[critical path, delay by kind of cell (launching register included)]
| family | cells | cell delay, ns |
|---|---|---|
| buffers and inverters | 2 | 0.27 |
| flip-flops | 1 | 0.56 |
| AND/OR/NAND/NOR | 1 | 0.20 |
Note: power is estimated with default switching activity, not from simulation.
### src/rtl/gog_pkg.sv
package gog_pkg;

    typedef enum logic [1:0] {
        MODE_PLAIN     = 2'd0,
        MODE_BORDER    = 2'd1,
        MODE_SHADOW    = 2'd2,
        MODE_PLAIN_ALT = 2'd3
    } mode_e;

    typedef enum logic [1:0] {
        PIX_BG      = 2'd0,
        PIX_FG      = 2'd1,
        PIX_OUTLINE = 2'd2,
        PIX_RSVD    = 2'd3
    } pix_e;

    typedef enum logic {
        ST_IDLE = 1'b0,
        ST_EMIT = 1'b1
    } out_state_e;

    typedef struct packed {
        logic ul;
        logic u;
        logic ur;
        logic l;
        logic c;
        logic r;
        logic dl;
        logic d;
        logic dr;
    } nbhd_t;

endpackage

### src/rtl/gog_window.sv
module gog_window
    import gog_pkg::*;
#(
    parameter int CELL_W     = 10,
    parameter int CELL_H     = 16,
    parameter int CODE_W     = 7,
    parameter int BLANK_CODE = 0,
    parameter int FULL_CODE  = 127,
    parameter int LINE_W     = $clog2(CELL_H),
    parameter int DOT_W      = $clog2(CELL_W)
) (
    input  logic [CODE_W-1:0] char_code_i,
    input  logic [LINE_W-1:0] line_i,
    input  logic [DOT_W-1:0]  dot_i,
    input  logic [CELL_W-1:0] row_above_i,
    input  logic [CELL_W-1:0] row_cur_i,
    input  logic [CELL_W-1:0] row_below_i,
    output nbhd_t             nb_o
);

    localparam logic [LINE_W-1:0] LAST_LINE = LINE_W'(CELL_H - 1);

    logic              is_blank;
    logic              is_full;
    logic              has_up;
    logic              has_dn;
    logic [CELL_W-1:0] up_row;
    logic [CELL_W-1:0] mid_row;
    logic [CELL_W-1:0] dn_row;
    int                col;

    function automatic logic pick(input logic [CELL_W-1:0] row, input int idx);
        logic [DOT_W-1:0] sel;
        sel = idx[DOT_W-1:0];
        if (idx < 0 || idx >= CELL_W) begin
            return 1'b0;
        end
        return row[sel];
    endfunction

    assign is_blank = (char_code_i == CODE_W'(BLANK_CODE));
    assign is_full  = (char_code_i == CODE_W'(FULL_CODE));
    assign has_up   = (line_i != '0);
    assign has_dn   = (line_i != LAST_LINE);
    assign col      = int'(dot_i);

    // Fixed codes override the font rows before any neighbour is taken.
    always_comb begin
        if (is_blank) begin
            up_row  = '0;
            mid_row = '0;
            dn_row  = '0;
        end else if (is_full) begin
            up_row  = '1;
            mid_row = '1;
            dn_row  = '1;
        end else begin
            up_row  = row_above_i;
            mid_row = row_cur_i;
            dn_row  = row_below_i;
        end
    end

    // Rows outside the cell are masked off.
    always_comb begin
        nb_o.ul = has_up & pick(up_row, col - 1);
        nb_o.u  = has_up & pick(up_row, col);
        nb_o.ur = has_up & pick(up_row, col + 1);
        nb_o.l  = pick(mid_row, col - 1);
        nb_o.c  = pick(mid_row, col);
        nb_o.r  = pick(mid_row, col + 1);
        nb_o.dl = has_dn & pick(dn_row, col - 1);
        nb_o.d  = has_dn & pick(dn_row, col);
        nb_o.dr = has_dn & pick(dn_row, col + 1);
    end

endmodule

### src/rtl/gog_classify.sv
module gog_classify
    import gog_pkg::*;
(
    input  mode_e mode_i,
    input  nbhd_t nb_i,
    output pix_e  pix_o
);

    logic ring_hit;
    logic shadow_hit;

    assign ring_hit   = nb_i.ul | nb_i.u | nb_i.ur | nb_i.l |
                        nb_i.r  | nb_i.dl | nb_i.d | nb_i.dr;
    assign shadow_hit = nb_i.l | nb_i.u | nb_i.ul;

    always_comb begin
        unique case (mode_i)
            MODE_BORDER: begin
                if (nb_i.c)        pix_o = PIX_FG;
                else if (ring_hit) pix_o = PIX_OUTLINE;
                else               pix_o = PIX_BG;
            end
            MODE_SHADOW: begin
                if (nb_i.c)          pix_o = PIX_FG;
                else if (shadow_hit) pix_o = PIX_OUTLINE;
                else                 pix_o = PIX_BG;
            end
            default: begin
                pix_o = nb_i.c ? PIX_FG : PIX_BG;
            end
        endcase
    end

endmodule

### src/rtl/glyph_outline_gen.sv
module glyph_outline_gen
    import gog_pkg::*;
#(
    parameter int CELL_W     = 10,
    parameter int CELL_H     = 16,
    parameter int CODE_W     = 7,
    parameter int BLANK_CODE = 0,
    parameter int FULL_CODE  = 127,
    parameter int LINE_W     = $clog2(CELL_H),
    parameter int DOT_W      = $clog2(CELL_W)
) (
    input  logic              clk,
    input  logic              rst_n,
    input  logic              dot_valid_i,
    input  logic [1:0]        mode_i,
    input  logic [CODE_W-1:0] char_code_i,
    input  logic [LINE_W-1:0] line_i,
    input  logic [DOT_W-1:0]  dot_i,
    input  logic [CELL_W-1:0] row_above_i,
    input  logic [CELL_W-1:0] row_cur_i,
    input  logic [CELL_W-1:0] row_below_i,
    output logic              valid_o,
    output logic [1:0]        pix_o
);

    nbhd_t      nb;
    pix_e       pix_d;
    pix_e       pix_q;
    mode_e      mode;
    out_state_e state_q;
    out_state_e state_d;

    assign mode = mode_e'(mode_i);

    gog_window #(
        .CELL_W     (CELL_W),
        .CELL_H     (CELL_H),
        .CODE_W     (CODE_W),
        .BLANK_CODE (BLANK_CODE),
        .FULL_CODE  (FULL_CODE),
        .LINE_W     (LINE_W),
        .DOT_W      (DOT_W)
    ) window_i (
        .char_code_i (char_code_i),
        .line_i      (line_i),
        .dot_i       (dot_i),
        .row_above_i (row_above_i),
        .row_cur_i   (row_cur_i),
        .row_below_i (row_below_i),
        .nb_o        (nb)
    );

    gog_classify classify_i (
        .mode_i (mode),
        .nb_i   (nb),
        .pix_o  (pix_d)
    );

    // Next state
    always_comb begin
        unique case (state_q)
            ST_IDLE: state_d = dot_valid_i ? ST_EMIT : ST_IDLE;
            ST_EMIT: state_d = dot_valid_i ? ST_EMIT : ST_IDLE;
            default: state_d = ST_IDLE;
        endcase
    end

    // State register
    always_ff @(posedge clk) begin
        if (!rst_n) state_q <= ST_IDLE;
        else        state_q <= state_d;
    end

    // Output register
    always_ff @(posedge clk) begin
        if (!rst_n)           pix_q <= PIX_BG;
        else if (dot_valid_i) pix_q <= pix_d;
        else                  pix_q <= PIX_BG;
    end

    assign valid_o = (state_q == ST_EMIT);
    assign pix_o   = pix_q;

    a_r2_valid_follows: assert property (@(posedge clk) disable iff (!rst_n)
        dot_valid_i |=> valid_o);

    a_r2_valid_drops: assert property (@(posedge clk) disable iff (!rst_n)
        !dot_valid_i |=> !valid_o);

    a_r2_idle_background: assert property (@(posedge clk) disable iff (!rst_n)
        !valid_o |-> pix_o == PIX_BG);

    a_r3_plain_no_outline: assert property (@(posedge clk) disable iff (!rst_n)
        (dot_valid_i && (mode_i == 2'd0 || mode_i == 2'd3)) |=> pix_o != PIX_OUTLINE);

    a_r5_shadow_origin_clear: assert property (@(posedge clk) disable iff (!rst_n)
        (dot_valid_i && mode_i == 2'd2 && line_i == '0 && dot_i == '0) |=> pix_o != PIX_OUTLINE);

    a_r7_blank_code: assert property (@(posedge clk) disable iff (!rst_n)
        (dot_valid_i && char_code_i == CODE_W'(BLANK_CODE)) |=> pix_o == PIX_BG);

    a_r8_full_code: assert property (@(posedge clk) disable iff (!rst_n)
        (dot_valid_i && char_code_i == CODE_W'(FULL_CODE) && int'(dot_i) < CELL_W)
        |=> pix_o == PIX_FG);

endmodule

▸ **Directions for this task**: Emit an exact copy of the lines spanning the start of the records to the line containing "MODE_PLAIN_ALT = 2'd3", inclusive, and no other output.

▸ **Result**:
[critical path, delay by kind of cell (launching register included)]
| family | cells | cell delay, ns |
|---|---|---|
| buffers and inverters | 2 | 0.27 |
| flip-flops | 1 | 0.56 |
| AND/OR/NAND/NOR | 1 | 0.20 |
Note: power is estimated with default switching activity, not from simulation.
### src/rtl/gog_pkg.sv
package gog_pkg;

    typedef enum logic [1:0] {
        MODE_PLAIN     = 2'd0,
        MODE_BORDER    = 2'd1,
        MODE_SHADOW    = 2'd2,
        MODE_PLAIN_ALT = 2'd3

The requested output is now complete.